Zest-O Corporation is a Philippine beverage company based in Caloocan. It was founded in 1980 as SEMEXCO Marketing Corporation by the businessman Alfredo M. Yao.

History
While touring Europe in 1979, Alfredo Yao learned about the Doypack packaging format in one of the European trade exhibits he visited. He bought one machine and tried to market the Doypack packaging format to juice drink manufacturers in the Philippines. When no company took interest, he decided to market his own brand of fruit juice drink.
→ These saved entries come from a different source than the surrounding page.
File: src/rtl/issue_sched.sv
// issue_sched: single-issue in-order scheduler between decode and the four
// execution pipes. A 32-entry scoreboard blocks RAW/WAW hazards, an in-flight
// counter bounds outstanding work, and trap/fence ops are serialised by draining.
module issue_sched #(
    parameter int OUT_W = 3
) (
    input  logic        clk,
    input  logic        rst_n,
    input  logic        dec_valid,
    output logic        dec_ready,
    input  logic [2:0]  dec_op_type,
    input  logic [1:0]  dec_operand1,
    input  logic [1:0]  dec_operand2,
    input  logic [4:0]  dec_rs1,
    input  logic [4:0]  dec_rs2,
    input  logic [4:0]  dec_rd,
    input  logic        dec_wb_en,
    input  logic        dec_fencei,
    output logic        ip_valid,
    input  logic        ip_ready,
    output logic        ls_valid,
    input  logic        ls_ready,
    output logic        md_valid,
    input  logic        md_ready,
    output logic        trap_valid,
    input  logic        trap_ready,
    input  logic        ip_done,
    input  logic        ls_done,
    input  logic        md_done,
    input  logic [4:0]  ip_wb_rd,
    input  logic [4:0]  ls_wb_rd,
    input  logic [4:0]  md_wb_rd,
    input  logic        trap_done,
    input  logic        flush,
    output logic        fencei_req,
    output logic        busy
);

    // Decoder operation classes and operand selects
    localparam logic [2:0] OT_INT     = 3'd0;
    localparam logic [2:0] OT_BRANCH  = 3'd1;
    localparam logic [2:0] OT_LOAD    = 3'd2;
    localparam logic [2:0] OT_STORE   = 3'd3;
    localparam logic [2:0] OT_MULDIV  = 3'd4;
    localparam logic [2:0] OT_TRAP    = 3'd5;
    localparam logic [2:0] OT_FENCE   = 3'd6;
    localparam logic [1:0] D_OPR1_RS1 = 2'd0;
    localparam logic [1:0] D_OPR2_RS2 = 2'd0;

    localparam logic [1:0] ST_RUN       = 2'd0;
    localparam logic [1:0] ST_DRAIN     = 2'd1;
    localparam logic [1:0] ST_WAIT_TRAP = 2'd2;

    localparam logic [OUT_W-1:0] CNT_MAX = {OUT_W{1'b1}};

    // One-hot register mask; x0 never appears in the scoreboard.
    function automatic logic [31:0] reg_onehot(input logic en, input logic [4:0] r);
        logic [31:0] v;
        v = 32'd0;
        if (en && (r != 5'd0)) begin
            v[r] = 1'b1;
        end else begin
            v = 32'd0;
        end
        return v;
    endfunction

    logic [31:0]      sb_r;
    logic [OUT_W-1:0] cnt_r;
    logic [1:0]       state_r;
    logic             fencei_req_r;

    logic [31:0]      clr_s;
    logic [31:0]      set_s;
    logic [31:0]      sb_avail_s;
    logic [OUT_W-1:0] done_cnt_s;
    logic [OUT_W-1:0] cnt_eff_s;
    logic             cnt_full_s;
    logic             hazard_s;
    logic             is_serial_s;
    logic             tgt_ip_s, tgt_ls_s, tgt_md_s;
    logic             pipe_ready_s;
    logic             ip_v_s, ls_v_s, md_v_s, trap_v_s;
    logic             ready_s, issue_s, fence_acc_s;
    logic [1:0]       state_nx_s;

    // Same-cycle writebacks free their register for hazard checking.
    assign clr_s      = reg_onehot(ip_done, ip_wb_rd) | reg_onehot(ls_done, ls_wb_rd)
                      | reg_onehot(md_done, md_wb_rd);
    assign sb_avail_s = sb_r & ~clr_s;
    assign done_cnt_s = OUT_W'(ip_done) + OUT_W'(ls_done) + OUT_W'(md_done);
    assign cnt_eff_s  = cnt_r - done_cnt_s;
    assign cnt_full_s = (cnt_r == CNT_MAX);
    assign hazard_s   = ((dec_operand1 == D_OPR1_RS1) & sb_avail_s[dec_rs1])
                      | ((dec_operand2 == D_OPR2_RS2) & sb_avail_s[dec_rs2])
                      | (dec_wb_en & (dec_rd != 5'd0) & sb_avail_s[dec_rd]);
    assign is_serial_s = (dec_op_type == OT_TRAP) || (dec_op_type == OT_FENCE);
    assign set_s       = issue_s ? reg_onehot(dec_wb_en, dec_rd) : 32'd0;

    // Steer the decoded op class to its execution pipe.
    always_comb begin
        tgt_ip_s = 1'b0;
        tgt_ls_s = 1'b0;
        tgt_md_s = 1'b0;
        case (dec_op_type)
            OT_INT, OT_BRANCH: tgt_ip_s = 1'b1;
            OT_LOAD, OT_STORE: tgt_ls_s = 1'b1;
            OT_MULDIV:         tgt_md_s = 1'b1;
            default:           tgt_ip_s = !is_serial_s;
        endcase
        pipe_ready_s = (tgt_ip_s & ip_ready) | (tgt_ls_s & ls_ready) | (tgt_md_s & md_ready);
    end

    // Issue decision, handshakes and next state.
    always_comb begin
        ip_v_s      = 1'b0;
        ls_v_s      = 1'b0;
        md_v_s      = 1'b0;
        trap_v_s    = 1'b0;
        ready_s     = 1'b0;
        issue_s     = 1'b0;
        fence_acc_s = 1'b0;
        state_nx_s  = state_r;
        case (state_r)
            ST_RUN: begin
                if (dec_valid && !flush) begin
                    if (is_serial_s) begin
                        if (cnt_eff_s != {OUT_W{1'b0}}) begin
                            state_nx_s = ST_DRAIN;
                        end else if (dec_op_type == OT_FENCE) begin
                            ready_s     = 1'b1;
                            fence_acc_s = 1'b1;
                        end else begin
                            trap_v_s = 1'b1;
                            ready_s  = trap_ready;
                            state_nx_s = trap_ready ? ST_WAIT_TRAP : ST_RUN;
                        end
                    end else if (!hazard_s && !cnt_full_s) begin
                        ip_v_s  = tgt_ip_s;
                        ls_v_s  = tgt_ls_s;
                        md_v_s  = tgt_md_s;
                        ready_s = pipe_ready_s;
                        issue_s = pipe_ready_s;
                    end else begin
                        ready_s = 1'b0;
                    end
                end else begin
                    ready_s = 1'b0;
                end
            end
            ST_DRAIN: begin
                if (cnt_eff_s == {OUT_W{1'b0}}) begin
                    state_nx_s = ST_RUN;
                end else begin
                    state_nx_s = ST_DRAIN;
                end
            end
            ST_WAIT_TRAP: begin
                if (trap_done) begin
                    state_nx_s = ST_RUN;
                end else begin
                    state_nx_s = ST_WAIT_TRAP;
                end
            end
            default: state_nx_s = ST_RUN;
        endcase
    end

    // Scoreboard, in-flight counter, state and fence.i pulse; flush wins over all.
    always_ff @(posedge clk or negedge rst_n) begin
        if (!rst_n) begin
            sb_r         <= 32'd0;
            cnt_r        <= {OUT_W{1'b0}};
            state_r      <= ST_RUN;
            fencei_req_r <= 1'b0;
        end else if (flush) begin
            sb_r         <= 32'd0;
            cnt_r        <= {OUT_W{1'b0}};
            state_r      <= ST_RUN;
            fencei_req_r <= 1'b0;
        end else begin
            sb_r         <= ((sb_r & ~clr_s) | set_s) & ~32'd1;
            cnt_r        <= cnt_r + OUT_W'(issue_s) - done_cnt_s;
            state_r      <= state_nx_s;
            fencei_req_r <= fence_acc_s & dec_fencei;
        end
    end

    assign ip_valid   = rst_n & ip_v_s;
    assign ls_valid   = rst_n & ls_v_s;
    assign md_valid   = rst_n & md_v_s;
    assign trap_valid = rst_n & trap_v_s;
    assign dec_ready  = rst_n & ready_s;
    assign fencei_req = fencei_req_r;
    assign busy       = (state_r != ST_RUN) || (cnt_r != {OUT_W{1'b0}});

endmodule

File: config.mk
export PLATFORM = sky130hd
export DESIGN_NAME = issue_sched
export DESIGN_NICKNAME = d
export VERILOG_FILES = /design/src/rtl/issue_sched.sv
export SDC_FILE = /design/constraint.sdc
export NUM_CORES = 1
export LEC_CHECK = 0
export BUFFER_PORTS_ARGS = -buffer_cell sky130_fd_sc_hd__buf_2
export CORE_ASPECT_RATIO = 1.25
export CORE_MARGIN = 10
export CORE_UTILIZATION = 42
export CTS_BUF_LIST = sky130_fd_sc_hd__clkbuf_4 sky130_fd_sc_hd__clkbuf_8
export DETAILED_ROUTE_END_ITERATION = 10
export PLACE_DENSITY_LB_ADDON = 0.05
export RECOVER_POWER = 50
export SLEW_MARGIN = 20
export SYNTH_ARGS = -nofsm -noshare
export SYNTH_HDL_FRONTEND = slang
export SYNTH_SLANG_ARGS = --single-unit
File: constraint.sdc
create_clock -name clk -period 3.1 [get_ports clk]
set_input_delay 0.62 -clock clk [delete_from_list [all_inputs] [get_ports clk]]
set_output_delay 0.62 -clock clk [all_outputs]
set_load 0.02 [all_outputs]
==> results of run 1 <==
## area by class of cell
type,count,area [µm²]
fillers,761,3060
multi-input cells,379,2910
repair buffers,206,1480
flip-flops and latches,37,926
well taps,120,150
clock buffers,5,68.8
inverters,12,45.0
clock inverters,3,21.3
## how the worst min path moves through the flow
stage / from / slack, ps / cells after the start / end
after CTS: rst_n / 210 / 1 / fencei_req$_DFF_PN0_
final: rst_n / 370 / 1 / fencei_req$_DFF_PN0_
after floorplan: rst_n / 320 / 0 / cnt_r[0]$_DFF_PN0_
after global routing: rst_n / 410 / 1 / fencei_req$_DFF_PN0_
after detailed placement: state_r[1]$_DFFE_PN0P_ / 470 / 1 / state_r[0]$_DFFE_PN0P_
after global placement: state_r[1]$_DFFE_PN0P_ / 460 / 1 / state_r[0]$_DFFE_PN0P_
## cells by family after synthesis
| kind of cell | synth area share, % |
|---|---|
| AOI/OAI and AO/OA | 29.3 |
| xor gates and xnor gates | 0.947 |
| adders and majority gates | 2.43 |
| buffers and inverters | 4.33 |
| DFF | 25.0 |
| muxes | 3.21 |
| and+or+nand+nor | 34.8 |
## cells in the final DEF, fill, tap and decap left out, types with 3 or more instances in the layout
master,instances
inv_1,11
a211oi_1,3
or2_2,6
o21ai_0,23
and2_1,6
a22oi_2,6
or4b_4,3
buf_2,48
and3_1,9
clkbuf_8,5
a22oi_1,6
and3_4,4
nor4_1,7
nor3b_1,4
nand4_1,9
nand4b_1,9
nor3_1,14
a21oi_1,6
nor2b_1,12
nor2_1,26
nor2_2,9
nand3_2,3
buf_6,5
mux2i_1,4
nand2b_1,12
o221ai_1,4
nand2_1,32
buf_4,147
o21ai_1,3
and4bb_2,5
a31oi_1,6
o22ai_1,18
a22o_1,15
dfrtp_1,37
nand3_1,15
a32o_1,14
## power by group
part	internal (mW)	total [mW]	leakage [nW]	switching [mW]
Sequential	0.500	0.520	0.513	0.0202
Clock	0.159	0.347	0.0445	0.187
Combinational	0.302	0.630	1.87	0.327
## sequential cells by signal, summed over array words and instances (netlist names)
name / cells
sb_r: 31
fencei_req: 1
state_r: 2
cnt_r: 3
## stage by stage
| stage | utilization (%) | TNS [ps] | area (µm²) | power [mW] | instances |
|---|---|---|---|---|---|
| floorplan | - | -2690 | 3720 | 0.806 | 450 |
| global placement | 59.1 | -10820 | 5120 | 1.04 | 747 |
| detailed placement | 59.1 | -11770 | 5120 | 1.06 | 747 |
| CTS | 63.4 | -3660 | 5490 | 1.47 | 761 |
| global route | 64.7 | -4480 | 5600 | 1.59 | 762 |
| finish | 64.7 | -3800 | 5600 | 1.50 | 762 |
## per-layer routing
layer | GRT usage [%] | vias to the layer above | share of wire, %
met5 | 0 | - | 0
met4 | 10.6 | 0 | 3.9
met3 | 5.14 | 46 | 7.1
met2 | 40.8 | 245 | 47
met1 | 30.9 | 2244 | 42
li1 | - | 2166 | -
## repair_timing
action / in CTS / in global routing
pin swaps: 20 / 19
cloned: 0 / 0
setup endpoints to repair: 8 / 30
gates resized for setup: 54 / 32
setup buffers: 6 / 1
==> results.yml, run 1 <==
synth:
  synth.net_count: 507
  ys_ff_latch: 37
  synthTopCellsByArea: "dfrtp_1, a32o_1, nor2_1"
  post-synth-top-area-cell: "dfrtp_1"
  synthTopCellsByCount: "dfrtp_1, nor2_1, nand2_1"
  avgSynthCellArea_um2: 8.22
  synth_edf_count: 0
  yosysMostFrequentCell: "dfrtp_1"
  syn_inst: 450
  synth_area_um2: 3700
  yosysSeqAreaShare_pct: 25.0
  yosysUniqueCellTypes: 82
  yosys.area.top_type_share_pct: 25.0
  yosysWarnings: 0
  postSynth.asyncResetShare_pct: 100
  synth_ff_type: "dfrtp_1"
sta:
  fmax_mhz: 270
  clock_skew_ps: 7.84
  maxSlewHeadroom_pct: 11.1
  tightest_slew_ps: 1330
  layout_setup_ws_ps: -599
  post-route-min-period_ps: 3700
  rsz0062_at_grt: "yes"
  finalSetupViolCount: 8
  slew_violations: 0
  hold_ws_ps: 369
  hold_viol: 0
  period_share_pct: 119
floorplanning:
  core_area_um2: 8650
  rows: 38
  die_h_um: 125
  fp.dieW_um: 104
  initial_core_util_pct: 42.8
  ios: 58
  design.die.area_um2: 13000
finish:
  diodes: 0
  drive_gt1_share_pct: 45.3
  area_delta_synth_final_pct: 51.3
  nNetsFinal: 698
worst_setup_path:
  path_buf_inv: 3
  cp_max_fo: 8
  endpoint_kind: "output port"
  rr_endpoint: "cnt_r[1]$_DFF_PN0_"
  crit_path_top_delay_cell: "or4b_4"
  path_delay_family: "simple AND/OR/NAND/NOR gates"
  r2r_slack_ps: -50
  required_ps: 2480
  critPathMaxStageDelay_ps: 590
  cp-endpoint: "ls_valid"
  arrival_ps: 3080
  r2r_cells: 16
  cp-start-kind: "input pin"
  critPathKind: "input pin to output port"
  r2r_start: "sb_r[20]$_DFF_PN0_"
  cp_num_cells: 12
  startpoint: "md_wb_rd[4]"
  path_cells: "buf_8 -> or4b_4 -> o22ai_4 -> nor2_4 -> mux2_4 -> a221oi_2 -> or3_1 -> a211o_1 -> and2_4 -> buf_12 -> and4b_2 -> buf_6"
status:
  status: "finished with violations"
  violations: "setup timing"
place:
  gp_congestion: 0.976
  io_buffers: 57
  place_ws_ps: -874
  dp_hpwl_mm: 13.4
routing:
  via_count: 4701
  ant_nets: 0
  drc: 0
  drt-initial-drc-count: 420
  viasPerCell: 6.17
  wl_per_cell_um: 21.7
  routed_wl_mm: 16.6
  drtPass1Iterations: 4
clocking:
  clk_pin_slew_ps: 80
  cts_buffers: 5
  cts_tree: "built"
  ctsHoldBuffers: 0
  worstSkewPairLatency_ps: 300
  cts_sinks: 37
  cts_root_buf: "clkbuf_8"
  clockBufferDepth: 2
  cts_max_level: 2
grt:
  grt_usage_pct: 24.8
  overflow: 0
  grt_pass1_wl_mm: 26.1
  grt_max_degree: 25
  grt_pass1_vias: 4765
  antenna_found_initial: 0
power:
  powerDensity_nw_per_um2: 267
  irDropWorstVdd_mv: 0.420
  leakage_nw: 2.43
job:
  max_cap_violations: 0
hold_path:
  hp-class: "input pin to asynchronous set/reset pin"
Note: power is estimated with default switching activity, not from simulation.
==> run 2, diff against run 1 <==
CELL_PAD_IN_SITES_DETAIL_PLACEMENT = 1   (was not set)
CELL_PAD_IN_SITES_GLOBAL_PLACEMENT = 2   (was not set)
CORE_UTILIZATION = 32   (was 42)
GPL_TIMING_DRIVEN = 1   (was not set)
SLEW_MARGIN = 10   (was 20)
==> run 2 against run 1 <==
The flow still finishes with violations (setup timing). Count of clock-buffer cells in the layout is the same. Global-route usage shrank 1.4 points. First-iteration DRC count shrank 9.8%. Via count grew 2.9%. Power grew 1.1%. Clock power grew 4%. Critical path type unchanged. Critical endpoint unchanged. Largest power group unchanged.
==> results.yml, run 2 (synthesized netlist as in run 1, its figures left out) <==
status:
  status: "finished with violations"
  violations: "setup timing"
finish:
  finish.utilization_pct: 52.9
  n_fill_cell: 1378
  area_delta_synth_final_pct: 60.0
  diodes: 0
  nNetsFinal: 729
  reg_top3: "sb_r (31), cnt_r (3), state_r (2)"
  final_cell_area_um2: 5920
  largest_reg_flops: 31
  drive_gt1_share_pct: 48.1
  largest_register: "sb_r"
  layout_commonest_cell: "buf_4"
  final_cell_mix: "buf_4, buf_2, dfrtp_1"
worst_setup_path:
  endpoint_kind: "output port"
  cp_max_fo: 7
  critPathKind: "input pin to output port"
  arrival_ps: 3140
  cp-start-kind: "input pin"
  required_ps: 2480
clocking:
  cts_root_buf: "clkbuf_8"
  cts_max_level: 2
  ctsHoldBuffers: 0
  worstSkewPairLatency_ps: 310
  cts_buffers: 5
  clockBufferDepth: 2
  cts_tree: "built"
  clk_pin_slew_ps: 80
  cts_sinks: 37
power:
  powerDensity_nw_per_um2: 255
  leakage_nw: 2.58
  irDropWorstVdd_mv: 0.297
routing:
  ant_nets: 0
  via_count: 4835
  wl_per_cell_um: 23.8
  drtPass1Iterations: 5
  drc: 0
  viasPerCell: 5.98
  routed_wl_mm: 19.3
  drt-initial-drc-count: 379
sta:
  period_share_pct: 121
  post-route-min-period_ps: 3760
  maxSlewHeadroom_pct: 12.2
  finalSetupViolCount: 8
  hold_viol: 0
  layout_setup_ws_ps: -663
  rsz0062_at_grt: "yes"
  hold_ws_ps: 448
  fmax_mhz: 266
  slew_violations: 0
  tightest_slew_ps: 1320
  clock_skew_ps: 5.01
floorplanning:
  design.die.area_um2: 16300
  rows: 43
  fp.dieW_um: 116
  die_h_um: 140
  initial_core_util_pct: 33.1
  ios: 58
  core_area_um2: 11200
place:
  dpl_cell_area_um2: 5360
  dp_hpwl_mm: 15.6
  gp_congestion: 0.959
  io_buffers: 57
job:
  max_cap_violations: 0
grt:
  grt_pass1_wl_mm: 29.5
  antenna_found_initial: 0
  grt_max_degree: 25
  overflow: 0
  grt_usage_pct: 23.5
  grt_pass1_vias: 5291
hold_path:
  hp-class: "input pin to asynchronous set/reset pin"
-- run 2: cell types whose count changed in the layout (fill, tap and decap cells not counted), moves of 3 or more --
cell      delta
nor2_1       +3
and4bb_2     -3
nor2_2       -3
buf_4       +31
buf_2        -4
-- run 2: metal layers --
metal  track usage [%]  share of wire (%)  up-vias
met2              39.6                 49      172
met3              4.23                5.6       38
met1              27.5                 41     2409
met4              11.9                4.3        0
li1                  -                  -     2216
met5                 0                  0        -
-- run 2: worst paths after layout --
kind / start / to / slack [ps] / cells past startpoint
worst min register to register: state_r[1]$_DFFE_PN0P_ / state_r[0]$_DFFE_PN0P_ / 480 / 1
max in group asynchronous: rst_n / sb_r[11]$_DFF_PN0_ / 940 / 2
min in group clk: state_r[1]$_DFFE_PN0P_ / state_r[0]$_DFFE_PN0P_ / 480 / 1
worst min-delay path: rst_n / sb_r[8]$_DFF_PN0_ / 450 / 1
worst max register to register: sb_r[22]$_DFF_PN0_ / cnt_r[1]$_DFF_PN0_ / -100 / 16
worst max-delay path: ip_wb_rd[3] / ls_valid / -660 / 13
-- run 2: critical path, stage by stage --
cell and delay, ps:
buf_6 90, buf_6 120, or4b_4 580, o21ai_4 190
nor2_4 80, mux2_4 270, a221oi_2 230, or3_1 140
a211o_1 190, and2_4 190, buf_12 100, and4b_2 220
buf_6 120
-- run 2: power breakdown --
part / internal [mW] / switching [mW]
sequential: 0.500 / 0.0187
clock: 0.160 / 0.200
combinational: 0.301 / 0.333
-- run 2: area by class of cell --
| cell class | instances | area (µm²) | share of cell area, % |
|---|---|---|---|
| flip-flops and latches | 37 | 926 | 15.6 |
| multi-input cells | 379 | 2940 | 49.7 |
| repair buffers | 237 | 1750 | 29.5 |
| clock buffers | 5 | 68.8 | 1.16 |
| inverters | 12 | 45.0 | 0.761 |
| well taps | 135 | 169 | 2.85 |
| clock inverters | 3 | 21.3 | 0.359 |
-- run 2: per-stage QoR --
step | cells | worst slack (ps) | total power, mW | TNS (ps)
2_1_floorplan | 450 | -647 | 0.806 | -2690
3_3_place_gp | 789 | -840 | 1.06 | -11410
3_5_place_dp | 789 | -951 | 1.08 | -12320
4_1_cts | 806 | -632 | 1.50 | -4010
5_1_grt | 808 | -766 | 1.60 | -4970
6_report | 808 | -663 | 1.51 | -4150
-- run 2: timing repair --
| action | CTS | global route |
|---|---|---|
| resized for setup | 55 | 32 |
| setup buffers | 9 | 3 |
| setup endpoints to repair | 8 | 31 |
| pin swaps | 22 | 25 |
| gates cloned | 0 | 0 |
==> run 3, diff against run 2 <==
CELL_PAD_IN_SITES_DETAIL_PLACEMENT = not set   (was 1)
CELL_PAD_IN_SITES_GLOBAL_PLACEMENT = not set   (was 2)
CORE_UTILIZATION = 42   (was 32)
REMOVE_ABC_BUFFERS = 1   (was not set)
==> run 3 against run 2 <==
The run still ends with setup timing left. Register-to-register slack gained 30 ps. Maximum frequency grew 2.4%. Sequential power about the same. Combinational power hardly changed. Hold slack worse by 52 ps. Setup slack better by 87 ps. Routed wire length fell by 11%. Die area decreased by 20%. Global-route usage is 1.9 points higher. Via count about the same. Clock power grew 21%. Critical path type unchanged. Critical endpoint is now md_valid.
==> results.yml, run 3 (synthesized netlist as in run 1, its figures left out) <==
grt:
  grt_max_degree: 27
  grt_usage_pct: 25.4
  grt_pass1_vias: 4878
  overflow: 0
  antenna_found_initial: 0
  grt_pass1_wl_mm: 26.5
floorplanning:
  fp.dieW_um: 104
  ios: 58
  core_area_um2: 8650
  die_h_um: 125
  design.die.area_um2: 13000
  rows: 38
  initial_core_util_pct: 42.8
power:
  swShare_pct: 34.2
  powerDensity_nw_per_um2: 277
  p_sw_mw: 0.543
  leakage_nw: 2.47
  pwr-share-clk_pct: 27.4
  intPower_mw: 1.04
  share_comb_of_total_power_pct: 39.8
  irDropWorstVdd_mv: 0.386
  seqPwrFrac_pct: 32.8
finish:
  layout_commonest_cell: "buf_4"
  nNetsFinal: 707
  diodes: 0
  area_delta_synth_final_pct: 55.1
  final_cell_area_um2: 5740
  drive_gt1_share_pct: 47.5
  final_cell_mix: "buf_4, buf_2, dfrtp_1"
  largest_register: "sb_r"
  reg_top3: "sb_r (31), cnt_r (3), state_r (2)"
  n_fill_cell: 791
  largest_reg_flops: 31
job:
  max_cap_violations: 0
worst_setup_path:
  critPathKind: "input pin to output port"
  arrival_ps: 3060
  path_buf_inv: 3
  path_delay_family: "simple AND/OR/NAND/NOR gates"
  critPathMaxStageDelay_ps: 590
  required_ps: 2480
  cp-start-kind: "input pin"
  r2r_slack_ps: -70
  startpoint: "md_wb_rd[2]"
  cp_max_fo: 8
  r2r_start: "sb_r[20]$_DFF_PN0_"
  crit_path_top_delay_cell: "or4b_4"
  endpoint_kind: "output port"
  path_cells: "buf_2 -> or4b_4 -> o22ai_2 -> nor2_2 -> mux2_2 -> a221oi_2 -> or3_1 -> a211o_1 -> and2_4 -> buf_12 -> and4_1 -> buf_6"
sta:
  rsz0062_at_grt: "yes"
  fmax_mhz: 272
  tightest_slew_ps: 1460
  slew_violations: 0
  post-route-min-period_ps: 3680
  period_share_pct: 119
  layout_setup_ws_ps: -576
  maxSlewHeadroom_pct: 2.77
  clock_skew_ps: 2.27
  hold_viol: 0
  finalSetupViolCount: 8
place:
  dp_hpwl_mm: 13.6
  place_ws_ps: -884
  io_buffers: 57
  gp_congestion: 1.09
  dpl_cell_area_um2: 5200
routing:
  ant_nets: 0
  wl_per_cell_um: 22.3
  via_count: 4833
  viasPerCell: 6.27
  drc: 0
  routed_wl_mm: 17.2
  drt-initial-drc-count: 455
  drtPass1Iterations: 5
clocking:
  clk_pin_slew_ps: 80
  worstSkewPairLatency_ps: 300
  cts_tree: "built"
  clockBufferDepth: 2
  cts_sinks: 37
  cts_buffers: 5
  cts_max_level: 2
  cts_root_buf: "clkbuf_8"
hold_path:
  hp-class: "input pin to asynchronous set/reset pin"
status:
  status: "finished with violations"
  violations: "setup timing"
==> run 3: changes by cell type in the layout (fill, tap and decap cells not counted), moves of 3 or more <==
cell / change
buf_4: -30
o21ai_0: -6
buf_2: +5
o22ai_2: +5
o21ai_1: +4
o22ai_1: -4
and4b_1: +3
and4b_2: -3
nand4bb_2: +3
nor2_2: +3
o21ai_2: +3
==> run 3: cell type report <==
class | instances | area (µm²) | area share (%)
clock inverters | 3 | 46.3 | 0.807
well taps | 120 | 150 | 2.62
inverters | 12 | 45.0 | 0.785
repair buffers | 215 | 1600 | 27.8
clock buffers | 5 | 68.8 | 1.20
multi-input cells | 379 | 2910 | 50.6
flip-flops and latches | 37 | 926 | 16.1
He put up a company called SEMEXCO Marketing Corporation and launched Zest-O orange juice drink in 1980.

Zest-O Cola, Zest-O Dalandan & Zest-O Calamansi carbonated soft drinks were introduced in 2000 while Zest-O Root Beer was introduced in 2005.

Expansions
To date, the company also exports mango purées to China, Australia, New Zealand, Korea, Singapore, the United States, and Europe. Looking back, it started  with 20 employees in a small corner of a compound. Zest-O Corporation now has over 1,000 workers in various offices across the Philippines.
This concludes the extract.